### Exercise
Reproduce the top of the data verbatim, through and including the line that contains "rdata | 8 |".
Top of Data for this task
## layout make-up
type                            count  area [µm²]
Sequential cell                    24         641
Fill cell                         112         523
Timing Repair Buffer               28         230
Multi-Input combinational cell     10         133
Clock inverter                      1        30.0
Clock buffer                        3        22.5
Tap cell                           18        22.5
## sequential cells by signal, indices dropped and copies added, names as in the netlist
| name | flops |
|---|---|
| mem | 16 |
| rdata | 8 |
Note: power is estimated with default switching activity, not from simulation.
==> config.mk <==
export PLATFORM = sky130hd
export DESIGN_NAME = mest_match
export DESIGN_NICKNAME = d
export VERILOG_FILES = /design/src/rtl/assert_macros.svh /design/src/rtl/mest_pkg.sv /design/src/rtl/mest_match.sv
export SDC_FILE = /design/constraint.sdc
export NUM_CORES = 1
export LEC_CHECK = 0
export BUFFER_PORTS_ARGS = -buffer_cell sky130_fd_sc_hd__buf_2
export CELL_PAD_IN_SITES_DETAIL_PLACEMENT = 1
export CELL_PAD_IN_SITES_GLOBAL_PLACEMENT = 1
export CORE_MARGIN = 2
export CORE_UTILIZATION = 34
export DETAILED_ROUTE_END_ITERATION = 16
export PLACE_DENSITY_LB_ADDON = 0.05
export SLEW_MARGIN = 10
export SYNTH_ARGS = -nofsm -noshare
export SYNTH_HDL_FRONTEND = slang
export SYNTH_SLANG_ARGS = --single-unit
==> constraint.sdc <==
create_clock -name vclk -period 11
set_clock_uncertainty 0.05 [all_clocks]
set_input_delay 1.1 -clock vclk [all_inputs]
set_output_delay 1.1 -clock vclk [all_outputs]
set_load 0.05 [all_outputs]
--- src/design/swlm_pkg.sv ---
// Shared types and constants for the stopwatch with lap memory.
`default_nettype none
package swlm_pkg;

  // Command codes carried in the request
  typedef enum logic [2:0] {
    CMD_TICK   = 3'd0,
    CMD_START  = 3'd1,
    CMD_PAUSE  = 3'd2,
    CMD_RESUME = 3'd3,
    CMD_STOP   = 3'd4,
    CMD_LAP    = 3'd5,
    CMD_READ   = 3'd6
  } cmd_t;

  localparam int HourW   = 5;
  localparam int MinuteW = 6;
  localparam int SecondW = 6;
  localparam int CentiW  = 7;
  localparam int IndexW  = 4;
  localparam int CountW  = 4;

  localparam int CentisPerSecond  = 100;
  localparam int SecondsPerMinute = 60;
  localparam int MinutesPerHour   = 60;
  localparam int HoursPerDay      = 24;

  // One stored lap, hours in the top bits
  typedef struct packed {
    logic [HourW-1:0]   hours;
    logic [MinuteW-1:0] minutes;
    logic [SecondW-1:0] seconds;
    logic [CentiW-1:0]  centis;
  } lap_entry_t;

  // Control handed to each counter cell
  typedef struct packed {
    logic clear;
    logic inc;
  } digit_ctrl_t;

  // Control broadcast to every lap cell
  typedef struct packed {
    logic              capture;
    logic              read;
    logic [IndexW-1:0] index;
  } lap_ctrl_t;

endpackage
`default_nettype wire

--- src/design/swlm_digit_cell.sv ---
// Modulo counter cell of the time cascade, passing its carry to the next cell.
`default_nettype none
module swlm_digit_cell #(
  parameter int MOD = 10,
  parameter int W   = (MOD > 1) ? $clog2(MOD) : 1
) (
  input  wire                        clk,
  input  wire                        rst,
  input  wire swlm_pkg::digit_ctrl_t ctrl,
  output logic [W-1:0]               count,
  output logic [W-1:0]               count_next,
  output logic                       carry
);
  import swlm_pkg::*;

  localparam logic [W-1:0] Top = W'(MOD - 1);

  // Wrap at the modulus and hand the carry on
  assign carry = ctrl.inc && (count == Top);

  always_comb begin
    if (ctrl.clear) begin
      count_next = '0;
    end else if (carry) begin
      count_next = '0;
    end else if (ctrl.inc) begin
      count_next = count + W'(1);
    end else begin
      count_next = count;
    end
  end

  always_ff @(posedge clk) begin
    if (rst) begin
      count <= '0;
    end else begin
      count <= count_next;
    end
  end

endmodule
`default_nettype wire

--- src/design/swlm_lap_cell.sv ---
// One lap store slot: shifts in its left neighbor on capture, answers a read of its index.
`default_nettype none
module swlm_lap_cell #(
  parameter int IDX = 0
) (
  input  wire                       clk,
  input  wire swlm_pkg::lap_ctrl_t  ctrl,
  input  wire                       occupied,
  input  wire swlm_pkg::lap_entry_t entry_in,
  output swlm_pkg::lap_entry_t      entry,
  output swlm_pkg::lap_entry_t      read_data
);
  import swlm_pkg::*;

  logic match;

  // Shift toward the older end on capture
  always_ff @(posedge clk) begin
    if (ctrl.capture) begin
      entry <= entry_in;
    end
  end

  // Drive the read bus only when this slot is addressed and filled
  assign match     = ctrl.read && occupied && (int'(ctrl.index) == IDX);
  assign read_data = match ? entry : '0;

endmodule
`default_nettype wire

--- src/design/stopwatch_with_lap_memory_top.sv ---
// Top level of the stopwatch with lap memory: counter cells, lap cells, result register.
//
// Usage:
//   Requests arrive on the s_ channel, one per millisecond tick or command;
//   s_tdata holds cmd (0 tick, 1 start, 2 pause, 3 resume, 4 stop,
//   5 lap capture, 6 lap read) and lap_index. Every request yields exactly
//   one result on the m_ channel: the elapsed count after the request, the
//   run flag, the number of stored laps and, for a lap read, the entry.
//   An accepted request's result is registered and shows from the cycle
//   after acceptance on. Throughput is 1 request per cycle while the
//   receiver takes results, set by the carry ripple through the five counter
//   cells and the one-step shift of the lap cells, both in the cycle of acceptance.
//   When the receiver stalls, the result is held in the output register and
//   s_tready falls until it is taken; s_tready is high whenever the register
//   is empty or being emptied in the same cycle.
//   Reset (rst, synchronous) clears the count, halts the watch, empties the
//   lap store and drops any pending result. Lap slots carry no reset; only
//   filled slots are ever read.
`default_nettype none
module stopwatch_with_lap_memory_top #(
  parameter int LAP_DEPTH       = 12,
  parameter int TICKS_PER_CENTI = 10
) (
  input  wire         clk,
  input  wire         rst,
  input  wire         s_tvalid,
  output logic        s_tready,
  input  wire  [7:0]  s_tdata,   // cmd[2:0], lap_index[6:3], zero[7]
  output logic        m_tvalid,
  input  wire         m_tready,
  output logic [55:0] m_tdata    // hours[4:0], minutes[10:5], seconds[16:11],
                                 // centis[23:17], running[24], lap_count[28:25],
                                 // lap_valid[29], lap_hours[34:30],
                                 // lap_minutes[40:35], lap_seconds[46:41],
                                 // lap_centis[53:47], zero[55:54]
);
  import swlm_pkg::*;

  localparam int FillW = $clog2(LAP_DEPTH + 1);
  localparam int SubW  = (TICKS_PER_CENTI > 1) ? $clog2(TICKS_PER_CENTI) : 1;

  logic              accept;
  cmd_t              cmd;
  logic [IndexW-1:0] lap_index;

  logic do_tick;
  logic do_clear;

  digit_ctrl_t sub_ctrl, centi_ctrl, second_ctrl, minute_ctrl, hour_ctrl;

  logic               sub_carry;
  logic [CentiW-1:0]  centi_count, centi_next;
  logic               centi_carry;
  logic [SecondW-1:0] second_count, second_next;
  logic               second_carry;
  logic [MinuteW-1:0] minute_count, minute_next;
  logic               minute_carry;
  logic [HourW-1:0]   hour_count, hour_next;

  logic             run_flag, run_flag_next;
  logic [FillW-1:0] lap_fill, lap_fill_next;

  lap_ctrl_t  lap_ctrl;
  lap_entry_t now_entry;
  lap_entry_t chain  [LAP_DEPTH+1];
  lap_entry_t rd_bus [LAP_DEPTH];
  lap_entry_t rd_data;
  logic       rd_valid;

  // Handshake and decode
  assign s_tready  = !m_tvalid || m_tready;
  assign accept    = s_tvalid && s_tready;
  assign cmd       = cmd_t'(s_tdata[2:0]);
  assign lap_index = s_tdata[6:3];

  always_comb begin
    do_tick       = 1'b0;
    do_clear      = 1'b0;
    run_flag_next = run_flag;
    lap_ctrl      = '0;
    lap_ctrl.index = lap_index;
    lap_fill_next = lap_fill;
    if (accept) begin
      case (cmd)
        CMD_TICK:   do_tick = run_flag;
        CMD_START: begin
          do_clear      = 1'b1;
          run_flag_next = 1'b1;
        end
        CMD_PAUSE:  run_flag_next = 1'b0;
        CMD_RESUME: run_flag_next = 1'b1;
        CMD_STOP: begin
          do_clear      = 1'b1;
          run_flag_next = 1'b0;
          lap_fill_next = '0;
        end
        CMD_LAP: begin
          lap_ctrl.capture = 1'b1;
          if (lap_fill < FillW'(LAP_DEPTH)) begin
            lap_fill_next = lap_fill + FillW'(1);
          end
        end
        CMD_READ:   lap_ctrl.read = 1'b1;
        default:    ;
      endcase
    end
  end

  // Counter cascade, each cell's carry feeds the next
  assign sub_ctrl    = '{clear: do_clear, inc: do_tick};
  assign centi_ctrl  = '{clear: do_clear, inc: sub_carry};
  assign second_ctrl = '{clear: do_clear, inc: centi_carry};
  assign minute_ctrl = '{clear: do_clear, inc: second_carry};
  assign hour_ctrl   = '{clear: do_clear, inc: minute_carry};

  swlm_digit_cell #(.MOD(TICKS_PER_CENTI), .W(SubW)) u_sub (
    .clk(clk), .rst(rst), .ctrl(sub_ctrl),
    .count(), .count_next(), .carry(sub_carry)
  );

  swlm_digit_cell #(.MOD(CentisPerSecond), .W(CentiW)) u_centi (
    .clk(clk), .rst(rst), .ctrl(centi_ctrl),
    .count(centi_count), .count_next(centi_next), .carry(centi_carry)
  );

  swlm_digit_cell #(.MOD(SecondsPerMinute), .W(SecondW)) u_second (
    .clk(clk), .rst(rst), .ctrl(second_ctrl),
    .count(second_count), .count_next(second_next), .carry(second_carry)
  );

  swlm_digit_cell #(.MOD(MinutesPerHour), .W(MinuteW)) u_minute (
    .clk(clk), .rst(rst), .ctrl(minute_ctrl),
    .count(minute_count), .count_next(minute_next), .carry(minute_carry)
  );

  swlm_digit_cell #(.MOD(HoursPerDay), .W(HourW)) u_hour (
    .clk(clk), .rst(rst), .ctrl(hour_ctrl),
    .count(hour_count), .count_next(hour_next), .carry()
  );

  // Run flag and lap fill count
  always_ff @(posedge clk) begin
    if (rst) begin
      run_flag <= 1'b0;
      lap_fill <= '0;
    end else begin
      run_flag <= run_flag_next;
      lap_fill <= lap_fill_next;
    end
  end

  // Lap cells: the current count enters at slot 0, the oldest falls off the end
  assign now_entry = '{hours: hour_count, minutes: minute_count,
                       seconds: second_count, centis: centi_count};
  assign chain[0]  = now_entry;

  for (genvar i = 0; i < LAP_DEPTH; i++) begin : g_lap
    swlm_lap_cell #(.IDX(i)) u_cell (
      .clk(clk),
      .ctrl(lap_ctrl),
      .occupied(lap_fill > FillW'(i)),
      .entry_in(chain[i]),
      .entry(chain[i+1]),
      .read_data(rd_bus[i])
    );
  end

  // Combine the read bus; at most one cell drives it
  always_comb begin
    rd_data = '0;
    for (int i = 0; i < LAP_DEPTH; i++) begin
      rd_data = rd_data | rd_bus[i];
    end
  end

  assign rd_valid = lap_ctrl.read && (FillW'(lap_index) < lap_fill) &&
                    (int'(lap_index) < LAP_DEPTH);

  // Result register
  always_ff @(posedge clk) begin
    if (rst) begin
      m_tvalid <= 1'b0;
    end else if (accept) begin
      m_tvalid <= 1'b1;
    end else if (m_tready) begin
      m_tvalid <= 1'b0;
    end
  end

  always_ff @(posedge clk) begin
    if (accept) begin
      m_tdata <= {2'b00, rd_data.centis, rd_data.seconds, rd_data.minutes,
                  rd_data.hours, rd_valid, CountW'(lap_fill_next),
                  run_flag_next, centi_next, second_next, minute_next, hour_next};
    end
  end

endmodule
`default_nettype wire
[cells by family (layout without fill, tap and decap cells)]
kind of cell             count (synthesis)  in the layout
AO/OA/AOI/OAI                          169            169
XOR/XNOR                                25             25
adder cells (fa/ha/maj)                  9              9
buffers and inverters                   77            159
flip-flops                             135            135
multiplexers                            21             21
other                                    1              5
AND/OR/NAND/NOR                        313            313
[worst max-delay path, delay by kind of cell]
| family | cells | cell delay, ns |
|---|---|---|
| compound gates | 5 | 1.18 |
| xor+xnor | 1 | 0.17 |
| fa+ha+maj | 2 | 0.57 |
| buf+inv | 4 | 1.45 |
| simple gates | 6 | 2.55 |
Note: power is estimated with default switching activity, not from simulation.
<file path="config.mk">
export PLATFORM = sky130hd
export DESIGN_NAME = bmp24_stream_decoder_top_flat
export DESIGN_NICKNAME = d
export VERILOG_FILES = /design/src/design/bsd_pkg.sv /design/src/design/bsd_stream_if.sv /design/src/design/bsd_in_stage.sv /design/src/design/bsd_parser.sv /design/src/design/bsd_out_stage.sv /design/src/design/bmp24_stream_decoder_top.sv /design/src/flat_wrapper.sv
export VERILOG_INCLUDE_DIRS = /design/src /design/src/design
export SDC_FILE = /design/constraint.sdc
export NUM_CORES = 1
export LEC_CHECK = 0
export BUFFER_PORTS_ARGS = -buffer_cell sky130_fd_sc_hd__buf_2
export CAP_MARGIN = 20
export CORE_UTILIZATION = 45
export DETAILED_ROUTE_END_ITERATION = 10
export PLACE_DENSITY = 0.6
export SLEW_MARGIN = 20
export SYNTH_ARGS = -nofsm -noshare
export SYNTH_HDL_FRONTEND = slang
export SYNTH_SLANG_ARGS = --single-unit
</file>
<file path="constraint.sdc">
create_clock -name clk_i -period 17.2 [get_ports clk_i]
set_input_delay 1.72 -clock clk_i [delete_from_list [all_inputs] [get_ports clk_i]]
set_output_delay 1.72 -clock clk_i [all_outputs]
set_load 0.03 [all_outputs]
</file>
Bottom of Data for this task
### Answer section
## layout make-up
type                            count  area [µm²]
Sequential cell                    24         641
Fill cell                         112         523
Timing Repair Buffer               28         230
Multi-Input combinational cell     10         133
Clock inverter                      1        30.0
Clock buffer                        3        22.5
Tap cell                           18        22.5
## sequential cells by signal, indices dropped and copies added, names as in the netlist
| name | flops |
|---|---|
| mem | 16 |
| rdata | 8 |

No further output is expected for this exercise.